2014年、国家戦略特区に指定された兵庫県養父市。様々な挑戦を続ける農業特区をご紹介します。
―硬い「岩盤規制」
役所や業界団体などが改革に強く反対し、緩和や撤廃が容易にできない規制を岩盤規制と呼びます。農業、医療、雇用などの分野で、地域を特定して、それを突破しようというのが「国家戦略特区」。特定の地域に限って法律などの規制を大きく緩めることで、企業や人々がより一層活動しやすくなる取り組みのことです。
日本では昔から、株式会社が農地を所有し事業参入することが認められないなど、様々な規制がありあした。しかし「中山間農業」のモデル地域として特区に指定された2014年当時、養父市は日本で唯一、株式会社による農地所有が認められていたのです。
―特区だからこそのスピード感
「国家戦略特区のメリットはそのスピード感です。従来では、自治体や団体が提案した計画を国に認可してもらうためには、膨大な時間が必要でした。しかし特区なら各地域ごとで国に直接提案でき、議論してもらえる。国単位ではなく地域限定で規制緩和を試すことができます」とは同市国家戦略特区・地方創生課の圓山裕基さん。特区を利用し、同市の農業に参入して営農を続けている企業は13社にもおよびます。
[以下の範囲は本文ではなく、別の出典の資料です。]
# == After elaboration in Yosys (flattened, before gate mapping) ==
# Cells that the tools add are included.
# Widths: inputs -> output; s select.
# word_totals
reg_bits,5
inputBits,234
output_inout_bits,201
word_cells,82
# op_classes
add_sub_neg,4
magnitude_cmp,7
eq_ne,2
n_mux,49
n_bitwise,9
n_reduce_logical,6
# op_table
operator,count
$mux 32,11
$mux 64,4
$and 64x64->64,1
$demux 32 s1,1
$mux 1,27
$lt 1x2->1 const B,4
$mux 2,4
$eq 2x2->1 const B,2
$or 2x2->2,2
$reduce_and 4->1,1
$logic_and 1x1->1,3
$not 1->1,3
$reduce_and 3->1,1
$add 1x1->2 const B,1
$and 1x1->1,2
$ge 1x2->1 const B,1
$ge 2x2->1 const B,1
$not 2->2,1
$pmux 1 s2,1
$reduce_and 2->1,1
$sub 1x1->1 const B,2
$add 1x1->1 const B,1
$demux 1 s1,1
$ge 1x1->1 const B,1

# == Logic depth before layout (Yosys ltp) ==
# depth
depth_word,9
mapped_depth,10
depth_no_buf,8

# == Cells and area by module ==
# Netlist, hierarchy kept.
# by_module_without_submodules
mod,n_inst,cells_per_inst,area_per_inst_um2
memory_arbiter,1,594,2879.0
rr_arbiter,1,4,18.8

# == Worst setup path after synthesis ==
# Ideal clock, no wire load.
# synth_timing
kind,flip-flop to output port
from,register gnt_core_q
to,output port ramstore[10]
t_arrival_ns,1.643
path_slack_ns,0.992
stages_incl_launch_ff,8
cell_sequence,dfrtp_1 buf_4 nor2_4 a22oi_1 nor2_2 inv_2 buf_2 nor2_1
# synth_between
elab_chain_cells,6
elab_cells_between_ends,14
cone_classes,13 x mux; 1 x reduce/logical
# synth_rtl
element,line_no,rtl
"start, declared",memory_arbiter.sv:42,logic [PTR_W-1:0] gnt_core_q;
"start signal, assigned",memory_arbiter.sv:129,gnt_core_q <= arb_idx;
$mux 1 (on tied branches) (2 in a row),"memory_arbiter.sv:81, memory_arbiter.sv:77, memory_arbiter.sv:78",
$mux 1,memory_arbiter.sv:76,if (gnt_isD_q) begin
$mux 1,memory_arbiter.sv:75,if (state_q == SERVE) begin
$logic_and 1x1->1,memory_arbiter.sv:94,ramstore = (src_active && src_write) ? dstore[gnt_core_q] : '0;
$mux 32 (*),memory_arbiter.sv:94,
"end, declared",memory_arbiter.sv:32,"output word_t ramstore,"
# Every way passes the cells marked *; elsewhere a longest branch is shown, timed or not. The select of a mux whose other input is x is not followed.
[config.mk]
export PLATFORM = sky130hd
export DESIGN_NAME = port_arbiter
export DESIGN_NICKNAME = d
export VERILOG_FILES = /design/src/rtl/packet_pkg.sv /design/src/rtl/rr_pick.sv /design/src/rtl/port_arbiter.sv
export SDC_FILE = /design/constraint.sdc
export NUM_CORES = 1
export LEC_CHECK = 0
export ABC_AREA = 1
export ABC_CLOCK_PERIOD_IN_PS = 2200
export CORE_MARGIN = 1.5
export CORE_UTILIZATION = 30
export CTS_BUF_LIST = sky130_fd_sc_hd__clkbuf_4 sky130_fd_sc_hd__clkbuf_8 sky130_fd_sc_hd__clkbuf_16
export DETAILED_ROUTE_END_ITERATION = 7
export GPL_TIMING_DRIVEN = 0
export HOLD_SLACK_MARGIN = 0.06
export SKIP_LAST_GASP = 1
export SLEW_MARGIN = 40
export SYNTH_ARGS = -nofsm -noshare
export SYNTH_HDL_FRONTEND = slang
export SYNTH_SLANG_ARGS = --single-unit
[constraint.sdc]
create_clock -name clk -period 2.2 [get_ports clk]
set_clock_uncertainty 0.1 [all_clocks]
set_input_delay 0.33 -clock clk [delete_from_list [all_inputs] [get_ports clk]]
set_output_delay 0.33 -clock clk [all_outputs]
set_load 0.01 [all_outputs]
`config.mk`:
```
export PLATFORM = sky130hd
export DESIGN_NAME = textlcd_responder
export DESIGN_NICKNAME = d
export VERILOG_FILES = /design/src/rtl/textlcd_pkg.sv /design/src/rtl/textlcd_bus_sync.sv /design/src/rtl/textlcd_responder.sv
export SDC_FILE = /design/constraint.sdc
export NUM_CORES = 1
export LEC_CHECK = 0
export CAP_MARGIN = 20
export CORE_MARGIN = 4
export CORE_UTILIZATION = 47
export DETAILED_ROUTE_END_ITERATION = 10
export GPL_ROUTABILITY_DRIVEN = 0
export PLACE_DENSITY = 0.63
export SYNTH_ARGS = -nofsm -noshare
export SYNTH_HDL_FRONTEND = slang
export SYNTH_SLANG_ARGS = --single-unit
```
`constraint.sdc`:
```
create_clock -name clk -period 3.1 [get_ports clk]
set_input_delay 0.62 -clock clk [delete_from_list [all_inputs] [get_ports clk]]
set_output_delay 0.62 -clock clk [all_outputs]
set_load 0.01 [all_outputs]
```
<file path="config.mk">
export PLATFORM = sky130hd
export DESIGN_NAME = pc_next_unit
export DESIGN_NICKNAME = d
export VERILOG_FILES = /design/src/rtl/mips_ctrl_pkg.sv /design/src/rtl/pc_target_mux.sv /design/src/rtl/pc_next_unit.sv
export SDC_FILE = /design/constraint.sdc
export NUM_CORES = 1
export LEC_CHECK = 0
export CAP_MARGIN = 25
export CORE_AREA = 2 2 141 88
export DETAILED_ROUTE_END_ITERATION = 10
export DIE_AREA = 0 0 143 90
export MAX_ROUTING_LAYER = met4
export PLACE_DENSITY = 0.85
export SLEW_MARGIN = 25
export SYNTH_ARGS = -nofsm -noshare
export SYNTH_HDL_FRONTEND = slang
export SYNTH_SLANG_ARGS = --single-unit
</file>
<file path="constraint.sdc">
create_clock -name clock -period 5.5 [get_ports clock]
set_clock_uncertainty 0.2 [all_clocks]
set_input_delay 1.1 -clock clock [delete_from_list [all_inputs] [get_ports clock]]
set_output_delay 1.1 -clock clock [all_outputs]
set_load 0.02 [all_outputs]
</file>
その結果、市内の休耕田が約26ヘクタールも復活し、多くの雇用も生まれました。
事業の閑散期に農業を行なう“仕事の二毛作”を展開する企業や、水耕栽培などの土を使わない農業を展開する企業など形は様々。「地元住民と良い関係を築いている企業が多いと感じています」と、圓山さんはいいます。
「休耕田の復活を目の当たりにした地元の人々からは『企業に任せたままでいいのか。私たちも地域ぐるみで頑張らないと』と奮起した前向きな声を聞いています」。
―様々な緩和
また、国家戦略特区では指定された分野(同市なら中山間地域における農業)だけでなく観光、医療などいろいろな分野の規制緩和を試すことができます。同市では、マイカーで住民や観光客を有料運送する「やぶくる」や、テレビ電話を使った服薬指導、旅館業法の緩和で古民家を旅館として再生させる試みなどにも取り組んでいます。
特例を活用している人々の声には、「この活動を持続させていきたい」という共通点がありました。普段の生活では変化に気付かない人も多いかもしれませんが、地域の持続可能性の芽が未来へ向けて確実に伸び始めています。
―プレイヤーが支える特区
「国家戦略特区だからと言っても、手をあげてくれるプレイヤーがいないと行政だけでは何もできません。試行錯誤しながら自由に遊ぶ子どもの砂場遊びのようなイメージで、事業者が何でも試し、チャレンジができる実証の場だと思っていただければ」と圓山さんは話します。プレイヤーの存在は心強く、実際に多様な分野の現場からの提案で、多くの実証が進められているといいます。
手間をかければかけるほど、野菜の収穫成果が大きく変わる土づくりのように、日本の未来を背負った土台づくりが着々と進められています。